The reason you shim is to get a proper lockup of the lock nut so your gas cylinder is not slopping around and also helps line up the gas bleed hole.
You can tig or screw and glue,not many do the latter becuase of the time and skill.Tig is fine as long as you do it properly. If the gas cylinder was loose on your barrel before you welded and tight after you have messed up.If you want more elaboration pm me.
 
Satain,
Thomas and I have discussed the "tight" VS "slightly loose" gas assembly for slow fire VS rapid fire. Obviously, if the barrel gets VERY hot, then theoretically, a tightly fitted gas assembly can cause some uneven expansion, where a loose gas assembly would pick up the slack.

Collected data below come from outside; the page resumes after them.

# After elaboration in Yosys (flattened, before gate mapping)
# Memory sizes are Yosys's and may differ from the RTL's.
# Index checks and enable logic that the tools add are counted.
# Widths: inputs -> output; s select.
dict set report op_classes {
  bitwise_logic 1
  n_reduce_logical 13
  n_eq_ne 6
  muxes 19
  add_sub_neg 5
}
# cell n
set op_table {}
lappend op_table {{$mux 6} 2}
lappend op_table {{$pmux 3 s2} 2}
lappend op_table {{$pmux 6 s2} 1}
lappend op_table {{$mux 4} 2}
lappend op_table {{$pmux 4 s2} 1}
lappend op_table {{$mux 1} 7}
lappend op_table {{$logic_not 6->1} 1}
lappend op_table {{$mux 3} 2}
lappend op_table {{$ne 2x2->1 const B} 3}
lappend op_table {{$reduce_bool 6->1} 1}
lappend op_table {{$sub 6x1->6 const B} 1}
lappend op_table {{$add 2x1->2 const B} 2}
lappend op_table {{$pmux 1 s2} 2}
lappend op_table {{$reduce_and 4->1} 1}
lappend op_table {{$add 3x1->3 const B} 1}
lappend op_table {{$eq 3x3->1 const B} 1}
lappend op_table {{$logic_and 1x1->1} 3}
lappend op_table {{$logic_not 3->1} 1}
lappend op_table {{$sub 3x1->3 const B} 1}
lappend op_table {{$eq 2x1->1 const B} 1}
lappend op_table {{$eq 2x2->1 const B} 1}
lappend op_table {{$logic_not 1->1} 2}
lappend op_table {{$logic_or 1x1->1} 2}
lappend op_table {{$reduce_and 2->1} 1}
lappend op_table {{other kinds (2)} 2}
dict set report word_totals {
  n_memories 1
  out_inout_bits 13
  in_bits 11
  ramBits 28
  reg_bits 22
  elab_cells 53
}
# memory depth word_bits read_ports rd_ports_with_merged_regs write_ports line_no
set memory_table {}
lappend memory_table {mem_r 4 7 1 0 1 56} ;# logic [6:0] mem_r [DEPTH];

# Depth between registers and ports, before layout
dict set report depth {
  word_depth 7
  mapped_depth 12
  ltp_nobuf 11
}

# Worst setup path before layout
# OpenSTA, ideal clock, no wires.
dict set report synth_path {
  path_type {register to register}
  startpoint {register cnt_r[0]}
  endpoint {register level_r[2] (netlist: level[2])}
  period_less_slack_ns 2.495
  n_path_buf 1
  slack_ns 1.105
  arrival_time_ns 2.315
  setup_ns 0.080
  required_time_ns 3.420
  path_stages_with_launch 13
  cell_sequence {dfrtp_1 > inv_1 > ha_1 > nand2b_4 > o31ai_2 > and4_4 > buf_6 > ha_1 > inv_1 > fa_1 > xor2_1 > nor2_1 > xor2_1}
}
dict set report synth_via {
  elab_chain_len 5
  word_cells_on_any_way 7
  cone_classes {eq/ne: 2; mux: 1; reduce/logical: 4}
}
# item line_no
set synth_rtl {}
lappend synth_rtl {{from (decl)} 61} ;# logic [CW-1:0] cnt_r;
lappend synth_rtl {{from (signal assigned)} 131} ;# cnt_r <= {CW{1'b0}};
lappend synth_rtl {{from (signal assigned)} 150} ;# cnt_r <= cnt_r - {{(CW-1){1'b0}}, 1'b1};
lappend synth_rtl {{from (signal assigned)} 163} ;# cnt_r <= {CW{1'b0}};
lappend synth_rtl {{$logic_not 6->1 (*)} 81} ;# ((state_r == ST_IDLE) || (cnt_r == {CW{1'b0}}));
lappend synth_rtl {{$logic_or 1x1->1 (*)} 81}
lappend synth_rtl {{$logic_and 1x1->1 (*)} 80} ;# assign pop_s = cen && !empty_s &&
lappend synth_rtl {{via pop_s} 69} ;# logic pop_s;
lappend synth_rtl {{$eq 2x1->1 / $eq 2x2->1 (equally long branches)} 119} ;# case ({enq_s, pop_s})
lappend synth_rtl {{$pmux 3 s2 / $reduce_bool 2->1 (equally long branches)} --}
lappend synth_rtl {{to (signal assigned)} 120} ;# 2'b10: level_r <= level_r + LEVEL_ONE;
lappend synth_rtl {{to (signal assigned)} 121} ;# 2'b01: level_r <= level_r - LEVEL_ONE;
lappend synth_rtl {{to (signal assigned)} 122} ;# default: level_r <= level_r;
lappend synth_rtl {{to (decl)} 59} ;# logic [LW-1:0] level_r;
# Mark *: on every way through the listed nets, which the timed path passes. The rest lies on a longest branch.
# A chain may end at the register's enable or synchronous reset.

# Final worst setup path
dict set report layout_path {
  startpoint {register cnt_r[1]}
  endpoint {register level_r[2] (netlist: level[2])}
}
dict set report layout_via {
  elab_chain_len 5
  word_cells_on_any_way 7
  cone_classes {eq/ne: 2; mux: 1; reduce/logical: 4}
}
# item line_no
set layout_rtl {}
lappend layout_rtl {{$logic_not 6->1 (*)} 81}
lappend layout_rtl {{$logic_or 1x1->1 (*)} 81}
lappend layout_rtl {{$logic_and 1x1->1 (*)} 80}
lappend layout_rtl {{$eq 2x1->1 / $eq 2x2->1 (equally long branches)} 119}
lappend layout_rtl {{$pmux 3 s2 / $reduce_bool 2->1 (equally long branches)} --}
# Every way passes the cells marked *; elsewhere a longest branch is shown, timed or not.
==> config.mk <==
export PLATFORM = sky130hd
export DESIGN_NAME = regfile_wb_arbiter
export DESIGN_NICKNAME = d
export VERILOG_FILES = /design/src/rtl/regfile_wb_arbiter.sv
export SDC_FILE = /design/constraint.sdc
export NUM_CORES = 1
export LEC_CHECK = 0
export CAP_MARGIN = 20
export CORE_ASPECT_RATIO = 1.5
export CORE_MARGIN = 5
export CORE_UTILIZATION = 35
export CTS_BUF_LIST = sky130_fd_sc_hd__clkbuf_8
export CTS_CLUSTER_DIAMETER = 50
export DETAILED_ROUTE_END_ITERATION = 8
export PLACE_DENSITY = 0.7
export SKIP_LAST_GASP = 1
export SLEW_MARGIN = 25
export SYNTH_ARGS = -nofsm -noshare
export SYNTH_HDL_FRONTEND = slang
export SYNTH_SLANG_ARGS = --single-unit
==> constraint.sdc <==
create_clock -name clk -period 2 [get_ports clk]
set_input_delay 0.4 -clock clk [delete_from_list [all_inputs] [get_ports clk]]
set_output_delay 0.4 -clock clk [all_outputs]
set_load 0.005 [all_outputs]
==> src/rtl/regfile_wb_arbiter.sv <==
// regfile_wb_arbiter: round-robin share of the register-file write port plus a busy scoreboard
module regfile_wb_arbiter #(
  parameter int NREQ = 2,
  parameter int DISCARD_R0 = 1
) (
  input  logic              clk,
  input  logic              rst_n,
  input  logic              stall,
  input  logic [NREQ-1:0]   req_valid,
  output logic [NREQ-1:0]   req_ready,
  input  logic [NREQ*5-1:0] req_wa,
  input  logic [NREQ*32-1:0] req_wd,
  output logic              RegWrite,
  output logic [4:0]        wa,
  output logic [31:0]       wd,
  input  logic              reserve_valid,
  input  logic [4:0]        reserve_wa,
  input  logic [4:0]        ra1,
  input  logic [4:0]        ra2,
  output logic              hazard1,
  output logic              hazard2,
  output logic [31:0]       busy,
  output logic [15:0]       commit_cnt
);
  localparam int PW = (NREQ > 1) ? $clog2(NREQ) : 1;
  logic [PW-1:0] rr_ptr, g;
  logic          any, go;
  logic [4:0]    sel_wa;
  logic [31:0]   sel_wd, busy_nxt;
  // Walk from farthest to nearest so the requester closest after rr_ptr wins.
  always_comb begin
    g = '0;
    any = 1'b0;
    for (int k = NREQ; k >= 1; k--) begin
      if (req_valid[(int'(rr_ptr) + k) % NREQ]) begin
        g = PW'((int'(rr_ptr) + k) % NREQ);
        any = 1'b1;
      end
    end
  end
  assign go        = any && !stall;
  assign req_ready = go ? (NREQ'(1) << g) : '0;
  assign sel_wa    = req_wa[5*g +: 5];
  assign sel_wd    = req_wd[32*g +: 32];
  assign hazard1   = busy[ra1];
  assign hazard2   = busy[ra2];
  // Commit clears first so a same-edge reserve of the same register keeps it busy.
  always_comb begin
    busy_nxt = busy;
    if (RegWrite) busy_nxt[wa] = 1'b0;
    if (reserve_valid) busy_nxt[reserve_wa] = 1'b1;
    if (DISCARD_R0 != 0) busy_nxt[0] = 1'b0;
  end
  always_ff @(posedge clk) begin
    if (!rst_n) begin
      RegWrite   <= 1'b0;
      wa         <= '0;
      wd         <= '0;
      busy       <= '0;
      commit_cnt <= '0;
      rr_ptr     <= PW'(NREQ - 1);
    end else begin
      RegWrite   <= go && !(DISCARD_R0 != 0 && sel_wa == 5'd0);
      busy       <= busy_nxt;
      commit_cnt <= commit_cnt + 16'(RegWrite);
      if (go) begin
        rr_ptr <= g;
        wa     <= sel_wa;
        wd     <= sel_wd;
      end
    end
  end
endmodule

==> results.py <==
metrics = {
    "power_and_ir_drop": {
        "pwr-share-clk_pct": 33.7,
        "power.switching_w": 0.000973,
        "combPwrFrac_pct": 19.9,
        "p_leak_nw": 2.46,
        "p_per_area_nw_per_um2": 591,
        "ir_drop_mv": 0.391,
        "p_int_w": 0.00297,
        "power_frac_seq_pct": 46.4,
        "switching_share_pct": 24.7,
    },
    "final_layout": {
        "diodes": 0,
        "fillers": 940,
        "syn_to_final_growth_pct": 66.6,
        "drive_gt1_share_pct": 14.6,
        "final_nets": 764,
        "utilization_pct": 60.0,
        "final_cell_count_no_fill": 819,
    },
    "placement": {
        "dp_hpwl_mm": 12.0,
        "portBuffers": 183,
        "dp_slack_ns": -0.877,
        "routabilityCongestion": 0.863,
        "dp.cells": 797,
    },
    "global_routing": {
        "grt_overflow": 0,
        "grt_pass1_vias": 4720,
        "grt_usage_pct": 21.9,
        "grt_max_degree": 35,
        "grt_pass1_wl_mm": 24.0,
        "antenna_found_initial": 0,
    },
    "timing": {
        "hold_slack_ns": 0.490,
        "fmax_ghz": 0.469,
        "rsz0062_at_grt": "yes",
        "finalMaxSlewViolations": 0,
        "setup_viol": 2,
        "fin_crit_ns": 2.13,
        "hold_viol_final": 0,
        "fin_skew_ns": 0.00916,
        "fin_ws_ns": -0.132,
        "timing.final.crit_share_pct": 107,
        "fin_setup_tns_ns": -0.181,
    },
    "clock_tree": {
        "ctsHoldBuffers": 0,
        "insertion_delay_ns": 0.36,
        "numClockSinks": 86,
        "clockBufferDepth": 2,
        "cts_tree": "built",
        "cts-root-buf": "clkbuf_8",
        "cts_made_buffers": 9,
        "ctsHtreeMaxLevel": 3,
        "clk_pin_slew_ns": 0.08,
    },
    "drt": {
        "drtPass1Iterations": 5,
        "drtIter0Drc": 271,
        "vias": 4521,
        "drc_errors": 0,
        "routedWlPerCell_um": 18.9,
        "avgViaCountPerCell": 5.52,
        "final_antenna_net_count": 0,
        "routed_wl_mm": 15.4,
    },
    "critical_path": {
        "required_ns": 1.60,
        "reg2reg_depth": 5,
        "critPathKind": "reg2out",
        "critPathLaunchType": "flip-flop",
        "worstSetupEndpointType": "output pin",
        "worstPathMaxFanout": 3,
        "cp.arrival_ns": 1.73,
    },
    "synth": {
        "synth-edff-count": 0,
        "ys_ff_latch": 86,
        "synth_cell_type_count": 43,
        "synth_flop_cell": "dfxtp_1",
        "synth_nets": 555,
        "async_flop_share_pct": 0,
        "syn_area_um2": 4000,
        "yosysWarnings": 0,
        "syn_area_per_cell_um2": 8.74,
        "seq_area_frac_synth_pct": 43.0,
        "synthCells": 458,
    },
    "job": {
        "maxCapViolCount": 0,
    },
    "worst_hold_path": {
        "hold_class": "reg2reg",
        "holdPathStages": 2,
    },
    "run_status": {
        "status": "finished with violations",
        "violations": "setup timing",
    },
    "floorplan": {
        "core_um2": 11100,
        "fp.dieH_um": 141,
        "initial_core_util_pct": 36.0,
        "die-width_um": 97.3,
        "die-area_um2": 13700,
        "num_rows": 47,
        "io_pins": 185,
    },
}
[repair_timing]
item	4_1_cts	5_1_grt
pin swaps	3	3
endpoints found under the setup margin	4	4
resized for setup	42	9
gates cloned	2	0
hold endpoints to repair	0	0
setup buffers	4	0
[area by class of cell]
class / instances / area (um^2) / share of cell area, %
multi-input combinational: 334 / 2250 / 33.8
timing repair buffer: 231 / 2270 / 34.0
tap: 147 / 184 / 2.76
clock inverter: 6 / 77.6 / 1.16
inverter: 5 / 18.8 / 0.281
sequential: 86 / 1730 / 25.9
clock buffer: 10 / 138 / 2.06
[cell usage in the layout, fill, tap and decap left out, drive strengths merged, types with 3 or more instances in the layout]
cell type,n
a211oi,7
a21oi,41
a222oi,32
a22oi,4
and2,4
and3,4
buf,50
clkbuf,10
clkdlybuf4s50,173
dfxtp,86
dlygate4sd2,4
inv,7
mux2i,23
mux4,6
nand2,42
nand2b,4
nand3,13
nand3b,5
nand4,7
nor2,61
nor2b,5
nor3b,4
o21ai,34
or3,5
or4,3
xnor2,5
xor2,5
[cell families (layout without fill, tap and decap cells)]
logic type	count (synthesis)	count (layout)	share of synthesized area [%]
buffers and inverters	38	252	3.91
adders and majority gates	2	2	0.625
xor gates and xnor gates	10	10	2.19
other	1	1	0.0937
DFF	86	86	43.0
muxes	29	29	9.12
AOI/OAI and AO/OA	127	127	21.3
and+or+nand+nor	165	165	19.8
[cell usage after synthesis (2+ instances only)]
| master | number | area share (%) |
|---|---|---|
| nor2_1 | 61 | 5.7 |
| o2111ai_1 | 2 | 0.44 |
| ha_1 | 2 | 0.62 |
| xor2_1 | 5 | 1.1 |
| nand2_1 | 42 | 3.9 |
| and2_1 | 4 | 0.62 |
| clkbuf_1 | 23 | 2.2 |
| nand3_1 | 13 | 1.6 |
| nor4_1 | 2 | 0.31 |
| nor3_1 | 2 | 0.25 |
| or3b_2 | 2 | 0.44 |
| mux2i_1 | 23 | 5.7 |
| or3_1 | 4 | 0.62 |
| o211ai_1 | 2 | 0.37 |
| nor2b_1 | 5 | 0.78 |
| a22oi_1 | 4 | 0.75 |
| a222oi_1 | 32 | 8.0 |
| nand3b_1 | 5 | 0.94 |
| o21ai_0 | 34 | 4.2 |
| nand4_1 | 6 | 0.94 |
| mux4_2 | 6 | 3.4 |
| nor3b_1 | 4 | 0.75 |
| nand2b_1 | 4 | 0.62 |
| and3_1 | 3 | 0.47 |
| xnor2_1 | 5 | 1.1 |
| inv_1 | 5 | 0.47 |
| dfxtp_1 | 86 | 43 |
| a21oi_1 | 41 | 5.1 |
| buf_2 | 8 | 1.0 |
| a211oi_1 | 7 | 1.3 |
| or4_1 | 3 | 0.56 |
| and3b_1 | 2 | 0.44 |
[registers in the layout, summed over array words and instances, names as in the netlist]
| name | count |
|---|---|
| wd | 32 |
| busy | 31 |
| commit_cnt | 16 |
| wa | 5 |
| RegWrite | 1 |
| rr_ptr | 1 |
[critical path, stage by stage (launching register included)]
cell and delay [ns]:
dfxtp_1 0.37, mux4_2 0.50, o2111ai_2 0.18, nand4_1 0.16, buf_2 0.17
[power groups by stage]
stage / registers [W] / logic, W / clock network (W)
2_1_floorplan: 0.00186 / 0.000273 / 0
3_3_place_gp: 0.00186 / 0.000739 / 0
3_5_place_dp: 0.00187 / 0.000749 / 0
4_1_cts: 0.00183 / 0.000779 / 0.00137
5_1_grt: 0.00184 / 0.000841 / 0.00144
6_report: 0.00183 / 0.000784 / 0.00133
[metrics by stage]
step	cell area (um^2)	power [W]
floorplan	4000	0.00213
global placement	6260	0.00260
detailed placement	6260	0.00262
CTS	6650	0.00398
global route	6670	0.00412
finish	6670	0.00394
[path summary, 6_finish.rpt]
check	from	end	slack (ns)
max	busy[19]	hazard1	-0.13
min	commit_cnt[15]	commit_cnt[15]	0.49
max reg2reg	RegWrite	commit_cnt[15]	0.22
min reg2reg	commit_cnt[15]	commit_cnt[15]	0.49
[layer usage]
layer | routed length (um) | vias to the layer above | track usage (%)
met4 | 813 | 0 | 12.6
met3 | 1610 | 47 | 8.35
met2 | 7880 | 244 | 40.2
met5 | 0 | - | 0
li1 | - | 2121 | -
met1 | 5140 | 2109 | 20.7
(Power assumes the default switching activity.)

I'd be interested in hearing more about your experience. Can you provide some group measurements?

thanks
LAZ 1
 
Laz2000:

I've got the Camp Perry Clinic Publication by the NRA. It was printed back in 1982ish and it documents their welding method. And then I've got my coach (who taught me everything I know 'bout M14's) behind me. Personally since I don't compete with my M14, I only shimmed mine. Too lazy to pay a double-double coffee to my welder buddy to unitize it. But when I did compete actively with my M14, I always had them welded up.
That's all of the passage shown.